[v2] mm: page_alloc: consume available CMA space first

Message ID	20230726150705.GA1365610@cmpxchg.org (mailing list archive)
State	New
Headers	show Return-Path: <owner-linux-mm@kvack.org> Date: Wed, 26 Jul 2023 11:07:05 -0400 From: Johannes Weiner <hannes@cmpxchg.org> To: Andrew Morton <akpm@linux-foundation.org> Cc: Vlastimil Babka <vbabka@suse.cz>, Mel Gorman <mgorman@techsingularity.net>, Roman Gushchin <roman.gushchin@linux.dev>, Rik van Riel <riel@surriel.com>, Joonsoo Kim <js1304@gmail.com>, linux-mm@kvack.org, linux-kernel@vger.kernel.org Subject: [PATCH v2] mm: page_alloc: consume available CMA space first Message-ID: <20230726150705.GA1365610@cmpxchg.org> References: <20230726145304.1319046-1-hannes@cmpxchg.org> MIME-Version: 1.0 Content-Type: text/plain; charset=us-ascii Content-Disposition: inline In-Reply-To: <20230726145304.1319046-1-hannes@cmpxchg.org> Sender: owner-linux-mm@kvack.org Precedence: bulk
Series	[v2] mm: page_alloc: consume available CMA space first \| expand [v2] mm: page_alloc: consume available CMA space first

Message ID

20230726150705.GA1365610@cmpxchg.org (mailing list archive)

State

New

Headers

Date: Wed, 26 Jul 2023 11:07:05 -0400
From: Johannes Weiner <hannes@cmpxchg.org>
To: Andrew Morton <akpm@linux-foundation.org>
Cc: Vlastimil Babka <vbabka@suse.cz>,
	Mel Gorman <mgorman@techsingularity.net>,
	Roman Gushchin <roman.gushchin@linux.dev>,
	Rik van Riel <riel@surriel.com>, Joonsoo Kim <js1304@gmail.com>,
	linux-mm@kvack.org, linux-kernel@vger.kernel.org
Subject: [PATCH v2] mm: page_alloc: consume available CMA space first
Message-ID: <20230726150705.GA1365610@cmpxchg.org>
References: <20230726145304.1319046-1-hannes@cmpxchg.org>
MIME-Version: 1.0
Content-Type: text/plain; charset=us-ascii
Content-Disposition: inline
In-Reply-To: <20230726145304.1319046-1-hannes@cmpxchg.org>
Sender: owner-linux-mm@kvack.org
Precedence: bulk

Series

[v2] mm: page_alloc: consume available CMA space first | expand

Commit Message

Johannes Weiner July 26, 2023, 3:07 p.m. UTC

On a memcache setup with heavy anon usage and no swap, we routinely
see premature OOM kills with multiple gigabytes of free space left:

    Node 0 Normal free:4978632kB [...] free_cma:4893276kB

This free space turns out to be CMA. We set CMA regions aside for
potential hugetlb users on all of our machines, figuring that even if
there aren't any, the memory is available to userspace allocations.
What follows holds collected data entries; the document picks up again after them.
File: config.mk
export PLATFORM = sky130hd
export DESIGN_NAME = axis_bypass_top
export DESIGN_NICKNAME = d
export VERILOG_FILES = /design/src/rtl/axis_ctrl_pkg.sv /design/src/rtl/axis_stream_pkg.sv /design/src/rtl/axis_bypass_top.sv /design/src/rtl/axis_path_ctrl.sv /design/src/rtl/axis_reg_slice.sv /design/src/rtl/axis_skid_buffer.sv /design/src/rtl/axis_tlast_advance.sv
export SDC_FILE = /design/constraint.sdc
export NUM_CORES = 1
export LEC_CHECK = 0
export BUFFER_PORTS_ARGS = -buffer_cell sky130_fd_sc_hd__buf_2
export CAP_MARGIN = 40
export CORE_AREA = 5 5 108 185
export DETAILED_ROUTE_END_ITERATION = 8
export DIE_AREA = 0 0 113 190
export GPL_TIMING_DRIVEN = 0
export PLACE_DENSITY = 0.86
export RECOVER_POWER = 25
export SLEW_MARGIN = 0
export SYNTH_ARGS = -nofsm -noshare
export SYNTH_HDL_FRONTEND = slang
export SYNTH_SLANG_ARGS = --single-unit
File: constraint.sdc
create_clock -name axi4s_if_from_tx -period 4.95 [get_ports axi4s_if_from_tx]
set_input_delay 0.2475 -clock axi4s_if_from_tx [delete_from_list [all_inputs] [get_ports axi4s_if_from_tx]]
set_output_delay 0.2475 -clock axi4s_if_from_tx [all_outputs]
set_load 0.005 [all_outputs]
File: src/rtl/axis_ctrl_pkg.sv
// Path selection and control FSM encodings for the bypass datapath
package axis_ctrl_pkg;

    // Datapath currently carrying packets
    typedef enum logic {
        path_block  = 1'b0,
        path_bypass = 1'b1
    } path_sel_t;

    // Packet boundary tracking
    typedef enum logic [1:0] {
        st_idle   = 2'd0,  // boundary, both paths empty
        st_packet = 2'd1,  // mid-packet on current path
        st_drain  = 2'd2   // boundary, paths may still hold beats
    } ctrl_state_t;

endpackage : axis_ctrl_pkg

File: src/rtl/axis_stream_pkg.sv
// Stream beat layout shared by every datapath block and the testbench
package axis_stream_pkg;

    // ==================================================
    // Beat widths
    // ==================================================

    // Bytes carried per beat
    localparam int data_bytes = 8;
    localparam int data_width = data_bytes * 8;

    // ==================================================
    // Beat payload
    // ==================================================

    // One AXI4-Stream beat, handshake kept beside it
    typedef struct packed {
        logic [data_width-1:0] tdata;
        logic [data_bytes-1:0] tkeep;
        logic                  tlast;
    } stream_beat_t;

endpackage : axis_stream_pkg

File: src/rtl/axis_bypass_top.sv
// AXI4-Stream path with input skid buffer, tlast-advance block and bypass slice
`timescale 1ns/1ps

module axis_bypass_top (
    input  logic                          axi4s_if_from_tx,
    input  logic                          aresetn,
    input  logic                          bypass,
    input  axis_stream_pkg::stream_beat_t in_beat,
    input  logic                          in_tvalid,
    output logic                          in_tready,
    output axis_stream_pkg::stream_beat_t out_beat,
    output logic                          out_tvalid,
    input  logic                          out_tready
);

    axis_stream_pkg::stream_beat_t skid_beat;
    logic                          skid_tvalid;
    logic                          skid_tready;

    axis_stream_pkg::stream_beat_t blk_beat;
    logic                          blk_tvalid;
    logic                          blk_tready;
    axis_stream_pkg::stream_beat_t byp_beat;
    logic                          byp_tvalid;
    logic                          byp_tready;

    axis_stream_pkg::stream_beat_t blk_ret_beat;
    logic                          blk_ret_tvalid;
    logic                          blk_ret_tready;
    axis_stream_pkg::stream_beat_t byp_ret_beat;
    logic                          byp_ret_tvalid;
    logic                          byp_ret_tready;
    logic                          blk_busy;

    axis_skid_buffer u_skid (
        .axi4s_if_from_tx (axi4s_if_from_tx),
        .aresetn          (aresetn),
        .in_beat          (in_beat),
        .in_tvalid        (in_tvalid),
        .in_tready        (in_tready),
        .out_beat         (skid_beat),
        .out_tvalid       (skid_tvalid),
        .out_tready       (skid_tready)
    );

    axis_path_ctrl u_ctrl (
        .axi4s_if_from_tx (axi4s_if_from_tx),
        .aresetn          (aresetn),
        .bypass           (bypass),
        .in_beat          (skid_beat),
        .in_tvalid        (skid_tvalid),
        .in_tready        (skid_tready),
        .blk_beat         (blk_beat),
        .blk_tvalid       (blk_tvalid),
        .blk_tready       (blk_tready),
        .byp_beat         (byp_beat),
        .byp_tvalid       (byp_tvalid),
        .byp_tready       (byp_tready),
        .blk_ret_beat     (blk_ret_beat),
        .blk_ret_tvalid   (blk_ret_tvalid),
        .blk_ret_tready   (blk_ret_tready),
        .byp_ret_beat     (byp_ret_beat),
        .byp_ret_tvalid   (byp_ret_tvalid),
        .byp_ret_tready   (byp_ret_tready),
        .blk_busy         (blk_busy),
        .out_beat         (out_beat),
        .out_tvalid       (out_tvalid),
        .out_tready       (out_tready)
    );

    // Block path
    axis_tlast_advance u_adv (
        .axi4s_if_from_tx (axi4s_if_from_tx),
        .aresetn          (aresetn),
        .in_beat          (blk_beat),
        .in_tvalid        (blk_tvalid),
        .in_tready        (blk_tready),
        .out_beat         (blk_ret_beat),
        .out_tvalid       (blk_ret_tvalid),
        .out_tready       (blk_ret_tready),
        .busy             (blk_busy)
    );

    // Bypass path, one register stage
    axis_reg_slice u_byp (
        .axi4s_if_from_tx (axi4s_if_from_tx),
        .aresetn          (aresetn),
        .in_beat          (byp_beat),
        .in_tvalid        (byp_tvalid),
        .in_tready        (byp_tready),
        .out_beat         (byp_ret_beat),
        .out_tvalid       (byp_ret_tvalid),
        .out_tready       (byp_ret_tready)
    );

endmodule : axis_bypass_top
When the OOMs trigger, it's from unmovable and reclaimable allocations
that aren't allowed to dip into CMA. The non-CMA regions meanwhile are
dominated by the anon pages.

Movable pages can be migrated out of CMA when necessary, but we don't
have a mechanism to migrate them *into* CMA to make room for unmovable
allocations. The only recourse we have for these pages is reclaim,
which due to a lack of swap is unavailable in our case.
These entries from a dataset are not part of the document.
`config.mk`:
```
export PLATFORM = sky130hd
export DESIGN_NAME = shape_analyzer
export DESIGN_NICKNAME = d
export VERILOG_FILES = /design/src/hw/shape_pkg.sv /design/src/hw/left_run_scan.sv /design/src/hw/right_run_scan.sv /design/src/hw/profile_combine.sv /design/src/hw/shape_analyzer.sv
export SDC_FILE = /design/constraint.sdc
export NUM_CORES = 1
export LEC_CHECK = 0
export ABC_AREA = 0
export BUFFER_PORTS_ARGS = -buffer_cell sky130_fd_sc_hd__buf_4
export CAP_MARGIN = 20
export CORE_MARGIN = 5
export CORE_UTILIZATION = 30
export CTS_BUF_LIST = sky130_fd_sc_hd__clkbuf_8
export DETAILED_ROUTE_END_ITERATION = 16
export GPL_ROUTABILITY_DRIVEN = 0
export PLACE_DENSITY = 0.48
export SLEW_MARGIN = 20
export SYNTH_ARGS = -nofsm -noshare
export SYNTH_HDL_FRONTEND = slang
export SYNTH_SLANG_ARGS = --single-unit
export TNS_END_PERCENT = 5
```
`constraint.sdc`:
```
create_clock -name clk -period 2.65 [get_ports clk]
set_input_delay 0.3975 -clock clk [delete_from_list [all_inputs] [get_ports clk]]
set_output_delay 0.3975 -clock clk [all_outputs]
set_load 0.01 [all_outputs]
```
`src/hw/shape_pkg.sv`:
```
package shape_pkg;

	// image geometry
	localparam int IMG_COLS = 200;
	localparam int IMG_ROWS = 240;

	// column and row indices
	typedef logic [7:0] x_t;
	typedef logic [7:0] y_t;

	// blob width in columns, 1..IMG_COLS, zero when no blob
	typedef logic [7:0] span_t;

	localparam x_t X_LAST = x_t'(IMG_COLS - 1);	// rightmost column index

	// left run tracker
	typedef enum logic [1:0] {
		IDLE,	// no foreground column yet
		IN_RUN,
		DONE	// first run closed, frozen until next frame
	} run_state_t;

endpackage

```
`src/hw/left_run_scan.sv`:
```
module left_run_scan (
	input  logic          clk,
	input  logic          resetn,
	input  logic          frame_start,
	input  logic          col_en,
	input  shape_pkg::x_t col_x,
	input  logic          col_valid,
	input  shape_pkg::y_t col_top,
	input  shape_pkg::y_t col_bot,

	output logic          lft_found,
	output logic          lft_touch,
	output shape_pkg::x_t lft_edge,
	output shape_pkg::x_t lft_run_end,
	output shape_pkg::x_t lft_top_x,
	output shape_pkg::y_t lft_top_y,
	output shape_pkg::x_t lft_bot_x,
	output shape_pkg::y_t lft_bot_y
);
	shape_pkg::run_state_t state;

	// stream order bookkeeping, only read by the checks below
	shape_pkg::x_t last_x;
	logic          seen_col;

	always_ff @(posedge clk) begin
		if (!resetn || frame_start) begin
			state       <= shape_pkg::IDLE;
			lft_found   <= 1'b0;
			lft_touch   <= 1'b0;
			lft_edge    <= '0;
			lft_run_end <= '0;
			lft_top_x   <= '0;
			lft_top_y   <= '0;
			lft_bot_x   <= '0;
			lft_bot_y   <= '0;
		end else if (col_en) begin
			case (state)
				shape_pkg::IDLE: begin
					if (col_valid) begin
						state       <= shape_pkg::IN_RUN;
						lft_found   <= 1'b1;
						lft_touch   <= (col_x == '0);
						lft_edge    <= col_x;
						lft_run_end <= col_x;
						lft_top_x   <= col_x;	// seed both corners
						lft_top_y   <= col_top;
						lft_bot_x   <= col_x;
						lft_bot_y   <= col_bot;
					end
				end
				shape_pkg::IN_RUN: begin
					if (col_valid) begin
						lft_run_end <= col_x;
						// ties go to the later column
						if (col_top <= lft_top_y) begin
							lft_top_x <= col_x;
							lft_top_y <= col_top;
						end
						if (col_bot >= lft_bot_y) begin
							lft_bot_x <= col_x;
							lft_bot_y <= col_bot;
						end
					end else begin
						state <= shape_pkg::DONE;
					end
				end
				default: ;	// DONE holds until frame_start
			endcase
		end
	end

	always_ff @(posedge clk) begin
		if (!resetn || frame_start)
			seen_col <= 1'b0;
		else if (col_en)
			seen_col <= 1'b1;
	end

	always_ff @(posedge clk) begin
		if (col_en)
			last_x <= col_x;
	end

	a_col_rows: assert property (@(posedge clk) disable iff (!resetn)
		col_en && col_valid |-> col_top <= col_bot && col_bot < shape_pkg::IMG_ROWS);

	a_col_order: assert property (@(posedge clk) disable iff (!resetn)
		col_en && seen_col && !frame_start |-> col_x > last_x);

endmodule

```
`src/hw/right_run_scan.sv`:
```
module right_run_scan (
	input  logic          clk,
	input  logic          resetn,
	input  logic          frame_start,
	input  logic          col_en,
	input  shape_pkg::x_t col_x,
	input  logic          col_valid,
	input  shape_pkg::y_t col_top,
	input  shape_pkg::y_t col_bot,

	output logic          rt_found,
	output logic          rt_touch,
	output shape_pkg::x_t rt_edge,
	output shape_pkg::x_t rt_run_start,
	output shape_pkg::x_t rt_top_x,
	output shape_pkg::y_t rt_top_y,
	output shape_pkg::x_t rt_bot_x,
	output shape_pkg::y_t rt_bot_y
);
	logic in_run;	// previous column was foreground

	// run level follows every strobe
	always_ff @(posedge clk) begin
		if (!resetn || frame_start)
			in_run <= 1'b0;
		else if (col_en)
			in_run <= col_valid;
	end

	always_ff @(posedge clk) begin
		if (!resetn || frame_start) begin
			rt_found <= 1'b0;
			rt_touch <= 1'b0;
		end else if (col_en) begin
			if (col_valid)
				rt_found <= 1'b1;
			if (col_x == shape_pkg::X_LAST)
				rt_touch <= col_valid;
		end
	end

	// a new run after a gap discards whatever the older run left behind
	always_ff @(posedge clk) begin
		if (!resetn || frame_start) begin
			rt_edge      <= '0;
			rt_run_start <= '0;
			rt_top_x     <= '0;
			rt_top_y     <= '0;
			rt_bot_x     <= '0;
			rt_bot_y     <= '0;
		end else if (col_en && col_valid) begin
			rt_edge <= col_x;
			if (!in_run) begin
				rt_run_start <= col_x;
				rt_top_x     <= col_x;
				rt_top_y     <= col_top;
				rt_bot_x     <= col_x;
				rt_bot_y     <= col_bot;
			end else begin
				if (col_top < rt_top_y) begin	// strict, earlier x keeps ties
					rt_top_x <= col_x;
					rt_top_y <= col_top;
				end
				if (col_bot > rt_bot_y) begin
					rt_bot_x <= col_x;
					rt_bot_y <= col_bot;
				end
			end
		end
	end

	// clearing and sampling on one edge would lose the column
	a_start_vs_col: assert property (@(posedge clk) disable iff (!resetn)
		!(frame_start && col_en));

endmodule

```
`src/hw/profile_combine.sv`:
```
module profile_combine (
	input  logic            clk,
	input  logic            resetn,
	input  logic            frame_end,

	input  logic            scan_lft_found,
	input  logic            scan_lft_touch,
	input  shape_pkg::x_t   scan_lft_edge,
	input  shape_pkg::x_t   scan_lft_run_end,
	input  shape_pkg::x_t   scan_lft_top_x,
	input  shape_pkg::y_t   scan_lft_top_y,
	input  shape_pkg::x_t   scan_lft_bot_x,
	input  shape_pkg::y_t   scan_lft_bot_y,
	input  logic            scan_rt_found,
	input  logic            scan_rt_touch,
	input  shape_pkg::x_t   scan_rt_edge,
	input  shape_pkg::x_t   scan_rt_run_start,
	input  shape_pkg::x_t   scan_rt_top_x,
	input  shape_pkg::y_t   scan_rt_top_y,
	input  shape_pkg::x_t   scan_rt_bot_x,
	input  shape_pkg::y_t   scan_rt_bot_y,

	output logic            done,
	output logic            lft_found,
	output logic            lft_touch,
	output shape_pkg::x_t   lft_edge,
	output shape_pkg::x_t   lft_top_x,
	output shape_pkg::y_t   lft_top_y,
	output shape_pkg::x_t   lft_bot_x,
	output shape_pkg::y_t   lft_bot_y,
	output logic            rt_found,
	output logic            rt_touch,
	output shape_pkg::x_t   rt_edge,
	output shape_pkg::x_t   rt_top_x,
	output shape_pkg::y_t   rt_top_y,
	output shape_pkg::x_t   rt_bot_x,
	output shape_pkg::y_t   rt_bot_y,
	output shape_pkg::span_t span,
	output logic            single_seg
);
	logic            any_run;
	shape_pkg::span_t span_nxt;
	logic            one_run;

	assign any_run  = scan_lft_found && scan_rt_found;
	assign span_nxt = any_run ? shape_pkg::span_t'(scan_rt_edge - scan_lft_edge) + 8'd1 : '0;
	// first and last run are the same run
	assign one_run  = any_run && (scan_lft_run_end == scan_rt_edge)
		&& (scan_lft_edge == scan_rt_run_start);

	always_ff @(posedge clk) begin
		if (!resetn) begin
			done       <= 1'b0;
			lft_found  <= 1'b0;
			lft_touch  <= 1'b0;
			lft_edge   <= '0;
			lft_top_x  <= '0;
			lft_top_y  <= '0;
			lft_bot_x  <= '0;
			lft_bot_y  <= '0;
			rt_found   <= 1'b0;
			rt_touch   <= 1'b0;
			rt_edge    <= '0;
			rt_top_x   <= '0;
			rt_top_y   <= '0;
			rt_bot_x   <= '0;
			rt_bot_y   <= '0;
			span       <= '0;
			single_seg <= 1'b0;
		end else begin
			done <= frame_end;
			if (frame_end) begin	// results held until the next frame ends
				lft_found  <= scan_lft_found;
				lft_touch  <= scan_lft_touch;
				lft_edge   <= scan_lft_edge;
				lft_top_x  <= scan_lft_top_x;
				lft_top_y  <= scan_lft_top_y;
				lft_bot_x  <= scan_lft_bot_x;
				lft_bot_y  <= scan_lft_bot_y;
				rt_found   <= scan_rt_found;
				rt_touch   <= scan_rt_touch;
				rt_edge    <= scan_rt_edge;
				rt_top_x   <= scan_rt_top_x;
				rt_top_y   <= scan_rt_top_y;
				rt_bot_x   <= scan_rt_bot_x;
				rt_bot_y   <= scan_rt_bot_y;
				span       <= span_nxt;
				single_seg <= one_run;
			end
		end
	end

	a_done_pulse: assert property (@(posedge clk) disable iff (!resetn)
		done |=> !done);

endmodule

```
`src/hw/shape_analyzer.sv`:
```
module shape_analyzer (
	input  logic             clk,
	input  logic             resetn,
	input  logic             frame_start,
	input  logic             col_en,
	input  shape_pkg::x_t    col_x,
	input  logic             col_valid,
	input  shape_pkg::y_t    col_top,
	input  shape_pkg::y_t    col_bot,
	input  logic             frame_end,

	output logic             done,
	output logic             lft_found,
	output logic             lft_touch,
	output shape_pkg::x_t    lft_edge,
	output shape_pkg::x_t    lft_top_x,
	output shape_pkg::y_t    lft_top_y,
	output shape_pkg::x_t    lft_bot_x,
	output shape_pkg::y_t    lft_bot_y,
	output logic             rt_found,
	output logic             rt_touch,
	output shape_pkg::x_t    rt_edge,
	output shape_pkg::x_t    rt_top_x,
	output shape_pkg::y_t    rt_top_y,
	output shape_pkg::x_t    rt_bot_x,
	output shape_pkg::y_t    rt_bot_y,
	output shape_pkg::span_t span,
	output logic             single_seg
);
	// live scanner state, sampled by the combiner at frame end
	logic          s_lft_found, s_lft_touch;
	shape_pkg::x_t s_lft_edge, s_lft_run_end, s_lft_top_x, s_lft_bot_x;
	shape_pkg::y_t s_lft_top_y, s_lft_bot_y;
	logic          s_rt_found, s_rt_touch;
	shape_pkg::x_t s_rt_edge, s_rt_run_start, s_rt_top_x, s_rt_bot_x;
	shape_pkg::y_t s_rt_top_y, s_rt_bot_y;

	left_run_scan u_left (
		.clk(clk), .resetn(resetn), .frame_start(frame_start),
		.col_en(col_en), .col_x(col_x), .col_valid(col_valid),
		.col_top(col_top), .col_bot(col_bot),
		.lft_found(s_lft_found), .lft_touch(s_lft_touch),
		.lft_edge(s_lft_edge), .lft_run_end(s_lft_run_end),
		.lft_top_x(s_lft_top_x), .lft_top_y(s_lft_top_y),
		.lft_bot_x(s_lft_bot_x), .lft_bot_y(s_lft_bot_y)
	);

	right_run_scan u_right (
		.clk(clk), .resetn(resetn), .frame_start(frame_start),
		.col_en(col_en), .col_x(col_x), .col_valid(col_valid),
		.col_top(col_top), .col_bot(col_bot),
		.rt_found(s_rt_found), .rt_touch(s_rt_touch),
		.rt_edge(s_rt_edge), .rt_run_start(s_rt_run_start),
		.rt_top_x(s_rt_top_x), .rt_top_y(s_rt_top_y),
		.rt_bot_x(s_rt_bot_x), .rt_bot_y(s_rt_bot_y)
	);

	profile_combine u_comb (
		.clk(clk), .resetn(resetn), .frame_end(frame_end),
		.scan_lft_found(s_lft_found), .scan_lft_touch(s_lft_touch),
		.scan_lft_edge(s_lft_edge), .scan_lft_run_end(s_lft_run_end),
		.scan_lft_top_x(s_lft_top_x), .scan_lft_top_y(s_lft_top_y),
		.scan_lft_bot_x(s_lft_bot_x), .scan_lft_bot_y(s_lft_bot_y),
		.scan_rt_found(s_rt_found), .scan_rt_touch(s_rt_touch),
		.scan_rt_edge(s_rt_edge), .scan_rt_run_start(s_rt_run_start),
		.scan_rt_top_x(s_rt_top_x), .scan_rt_top_y(s_rt_top_y),
		.scan_rt_bot_x(s_rt_bot_x), .scan_rt_bot_y(s_rt_bot_y),
		.done(done), .lft_found(lft_found), .lft_touch(lft_touch),
		.lft_edge(lft_edge), .lft_top_x(lft_top_x), .lft_top_y(lft_top_y),
		.lft_bot_x(lft_bot_x), .lft_bot_y(lft_bot_y),
		.rt_found(rt_found), .rt_touch(rt_touch), .rt_edge(rt_edge),
		.rt_top_x(rt_top_x), .rt_top_y(rt_top_y),
		.rt_bot_x(rt_bot_x), .rt_bot_y(rt_bot_y),
		.span(span), .single_seg(single_seg)
	);

endmodule

```
==> results.json <==
{
  "io_buffers": 123,
  "power_mw": 5.65,
  "drtPass1Iterations": 4,
  "drt_iter0_markers": 316,
  "maxClockFrequency_mhz": 420,
  "final_cell_mix": "dfxtp_1 (197), nand2_1 (147), buf_4 (143)",
  "cts_hold_buffers": 0,
  "grt_pass1_vias": 6482,
  "outcome": "finished, final reports clean",
  "synthesis.area_um2": 8620,
  "grt_use_total_pct": 14.3,
  "antenna_found_initial": 0,
  "via_count": 6442,
  "cts.path.max_buffers": 2,
  "dieArea_um2": 32200,
  "synthCells": 918,
  "synth_cell_type_count": 48,
  "coreArea_um2": 28500,
  "cp.required_ns": 3.02,
  "crit_path_max_fanout": 4,
  "worst_pin_slew_ns": 0.538,
  "num-nets-final": 1106,
  "hold_violations": 0,
  "avgSynthCellArea_um2": 9.39,
  "path_clk_slew_ns": 0.11,
  "routed_wl_um": 23200,
  "cts_root_buf": "clkbuf_8",
  "end_kind": "flop",
  "cts_resized": 0,
  "cts_inserted_buffers": 17,
  "finalMaxSlewViolations": 0,
  "ys_warn_count": 0,
  "final_common_cell": "dfxtp_1",
  "die_w_um": 180,
  "wl_per_cell_um": 16.2,
  "async_reset_ff_share_pct": 0,
  "cts.sinks": 197,
  "synth_ff_type": "dfxtp_1",
  "ant_nets": 0,
  "drc": 0,
  "n_antenna_cell": 0,
  "peakVddDrop_v": 0.000277,
  "power_per_cell_area_nw_per_um2": 541,
  "die_h_um": 180,
  "dp_hpwl_um": 16200,
  "num_io_pins": 124,
  "critPathLaunchType": "flop",
  "drive_gt1_share_pct": 17.7,
  "grt_pass1_wl_um": 37200,
  "max_cap_violations": 0,
  "viasPerCell": 4.51,
  "grt_max_degree": 62,
  "slew_headroom_pct": 64.1,
  "setup_viol": 0,
  "hold_path_class": "in -> reg",
  "rsz0062_at_grt": "no",
  "fin_area_um2": 10500,
  "htreeDepth": 4,
  "fin_worst_skew_ns": 0.0177,
  "start_util_pct": 30.2,
  "area_growth_pct": 21.2,
  "period_share_pct": 89.9,
  "path_class": "reg -> reg",
  "cts_setup_buffers": 0,
  "fillers": 3000,
  "cts_tree": "yes",
  "place_area_um2": 10100,
  "p_leak_nw": 4.30,
  "num_rows": 62,
  "clock_latency_ns": 0.47,
  "synth-seq-cells": 197,
  "yosysSeqAreaShare_pct": 45.7,
  "synth_enable_flop_cells": 0,
  "overflow": 0,
  "finalCriticalPeriod_ns": 2.38,
  "cp.arrival_ns": 2.75,
  "synth_nets": 993,
  "fin_tns_setup_ns": 0
}
## per-layer routing
metal,up-vias,global-route usage (%),wire (um)
li1,3307,-,-
met1,2995,19.9,11500
met3,21,2.41,693
met4,0,4.02,391
met2,119,23.0,10600
met5,-,0,0
## layout make-up
class	count	area (um^2)	share of cell area, %
inverters	48	180	1.72
flip-flops and latches	197	3940	37.7
clock buffers	17	234	2.24
repair buffers	147	1150	11.0
well taps	384	480	4.60
clock inverters	15	159	1.52
multi-input cells	620	4300	41.2
## per-stage QoR
stage	utilization (%)	cells	hold WS, ns	setup slack [ns]
2_1_floorplan	-	918	0.434	0.462
5_1_grt	36.6	1428	0.201	0.138
6_report	36.6	1428	0.219	0.268
3_5_place_dp	35.2	1396	0.453	0.112
3_3_place_gp	35.2	1396	0.447	0.0916
4_1_cts	36.6	1428	0.166	0.209
## power breakdown
group	switching [mW]	leakage, nW	internal, mW
registers	0.0438	1.59	3.02
logic	0.348	2.51	0.265
clock network	1.19	0.201	0.788
## synth_stat cells (2+ instances only)
cell,number,share of area (%)
nand2b_1,5,0.36
buf_4,2,0.17
a31oi_1,3,0.22
o21a_1,3,0.26
and2_1,5,0.36
nand3_1,22,1.3
a21o_1,3,0.26
nor2_1,14,0.61
dfxtp_1,197,46
o211ai_1,3,0.26
a211o_1,4,0.41
a22o_1,2,0.20
ha_1,44,6.4
clkbuf_1,41,1.8
nor2b_1,92,6.7
a21oi_1,62,3.6
or3_1,2,0.15
inv_1,48,2.1
nor3_1,2,0.12
xnor2_1,21,2.1
and3_1,2,0.15
o21ai_1,4,0.23
nor4_1,2,0.15
nand2_1,147,6.4
nand4_1,7,0.51
buf_1,7,0.30
mux2i_1,133,15
o21ai_0,19,1.1
o2111a_1,2,0.26
a21oi_2,2,0.20
## cell families (layout without fill, tap and decap cells)
kind of cell	after synthesis	in the layout	share of synthesized area, %
multiplexers	133	133	15.4
XOR/XNOR	21	21	2.13
flip-flops	197	197	45.7
AO/OA/AOI/OAI	115	115	8.07
adder cells (fa/ha/maj)	45	45	6.62
buffers and inverters	101	227	4.60
AND/OR/NAND/NOR	306	306	17.4
## final timing paths
kind              slack, ns                start             endpoint  depth (start not counted)
hold reg to reg        0.46  u_right.rt_bot_x[7]  u_right.rt_bot_x[7]                          2
hold / removal         0.22            col_valid     u_right.rt_touch                          3
setup / recovery       0.27   u_right.rt_edge[1]       u_comb.span[7]                         11
setup reg to reg       0.27   u_right.rt_edge[1]       u_comb.span[7]                         11
## critical path: stages, from the launching register on
cell and delay [ns]:
dfxtp_1 0.41, inv_1 0.07, ha_1 0.26, inv_1 0.06, ha_1 0.16, inv_1 0.05, fa_1 0.39, nor2b_1 0.15
o31a_1 0.17, o21ai_1 0.08, nor4b_1 0.15, a311o_1 0.32
Note: power is estimated with default switching activity, not from simulation.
Because we have more options for CMA pages, change the policy to
always fill up CMA first. This reduces the risk of premature OOMs.

Signed-off-by: Johannes Weiner <hannes@cmpxchg.org>
---
 mm/page_alloc.c | 53 +++++++++++++++++++------------------------------
 1 file changed, 20 insertions(+), 33 deletions(-)

I realized shortly after sending the first version that the code can
be further simplified by removing __rmqueue_cma_fallback() altogether.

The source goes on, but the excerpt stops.